How Much Does Physical Therapy Costs Without Insurance in 2021?

Alexis Bryan
Alexis Bryan23 Aug 2022

Physical therapy is a standard rehabilitation service to help manage pain, improve mobility, and increase strength. You might be referred to a physical therapist for chronic pain management, after an injury, after surgery, or for a neurological disorder. Without insurance, a single physical therapy session can cost you up to $350. 

Physical therapy is often non-negotiable depending on the reason you are going, so to save money on healthcare expenses, many turn to other ways to reduce spending. Mira can save you money on various healthcare services through a monthly membership to access affordable urgent care services, lab tests, and discounted prescription drugs for only $45 per month.

How Much Physical Therapy Costs Without Insurance in 2021

Paying for physical therapy without insurance is called an “out-of-pocket” expense. This means that you pay for it directly. Physical therapy starts with a consultation session where the therapist will assess your condition to construct the best plan for your needs. The physical therapist will give you tests to see how well you can walk, climb steps, assess your balance, and others depending on your condition. The first session is more expensive than a typical session, but the physical therapy costs $150 per session on average without insurance.

Physical therapy plans will consist of strength, balance, and sometimes aerobic exercises. After your physical therapist teaches you the basics of your injury and rehabs it, they often advise you to continue the activities at home. To do this, there are additional costs associated with the equipment you might need. 

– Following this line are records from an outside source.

File: config.mk
export PLATFORM = sky130hd
export DESIGN_NAME = mcsSys
export DESIGN_NICKNAME = d
export VERILOG_FILES = /design/src/design/mcsSysPkg.sv /design/src/design/gpioBank.sv /design/src/design/hostCommandEngine.sv /design/src/design/mcsSys.sv /design/src/design/uartReceiver.sv /design/src/design/uartTransmitter.sv
export VERILOG_INCLUDE_DIRS = /design/src /design/src/design
export SDC_FILE = /design/constraint.sdc
export NUM_CORES = 1
export LEC_CHECK = 0
export BUFFER_PORTS_ARGS = -buffer_cell sky130_fd_sc_hd__buf_2
export CORE_MARGIN = 2
export CORE_UTILIZATION = 35
export CTS_CLUSTER_SIZE = 16
export DETAILED_ROUTE_END_ITERATION = 16
export HOLD_SLACK_MARGIN = 0.12
export PLACE_DENSITY = 0.53
export RECOVER_POWER = 100
export SLEW_MARGIN = 15
export SYNTH_ARGS = -nofsm -noshare
export SYNTH_HDL_FRONTEND = slang
export SYNTH_SLANG_ARGS = --single-unit
File: constraint.sdc
create_clock -name Clk -period 2.45 [get_ports Clk]
set_input_delay 0.245 -clock Clk [delete_from_list [all_inputs] [get_ports Clk]]
set_output_delay 0.245 -clock Clk [all_outputs]
set_load 0.005 [all_outputs]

Cost of Basic Physical Therapy Equipment

Equipment TypeThe approximate cost (varies by brand/type)
Exercise bands$10-$20
Medicine balls$25-$75
Ankle weights$10-$25
Light dumbbell set$30-$40

How to Lower Physical Therapy Costs

Doctors and surgeons refer patients to physical therapy, and often it is non-negotiable. Neurological ailments and spinal cord injuries require hands-on, extensive physical therapy. Anil Dhan, clinic site manager for the Physical Therapy department at the Rothman Orthopaedic Institute, relates, “Patients often have large copays, but in the context of their cable bill, or cell phone bill, it’s a trivial amount to learn how to walk again.” On the other hand, for orthopedic rehabilitation, there are ways to reduce the amount you spend.

Reduce Frequency of Visits

One way to reduce costs is to do as much physical therapy on your own time as the therapist allows to facilitate in-person sessions. “Patients can contain costs by doing some PT on their own, getting the therapist to give them an extensive amount of exercises to do at home. (Referring doctors) are conditioned to write for PT 3 times per week for 4 to 6 weeks. Most patients don't need that. 1-2 times per week for a few weeks for nonsurgical stuff is pretty standard now.” Dhan adds. It is vital to communicate with your therapist and the prescribing doctor to ensure you get the care you need.

Virtual Physical Therapy

Telehealth services are becoming more available for many different types of care, including physical therapy. The American Physical Therapy Association states, “Telehealth provided by PTs and PTAs has been proven to produce good outcomes with little to no patient risk. Members of the physical therapy profession are trained to understand when telehealth is appropriate, and the technologies to support telehealth at both the patient and provider ends are easy to acquire.”

Virtual physical therapy costs less than half of in-person physical therapy, usually a typical copay. Remote rehab sessions have been proven effective, especially for Veterans who may not travel to a clinic and people who live in rural areas. Virtual physical therapy costs less, saves travel time, and also reduces exposure to COVID-19.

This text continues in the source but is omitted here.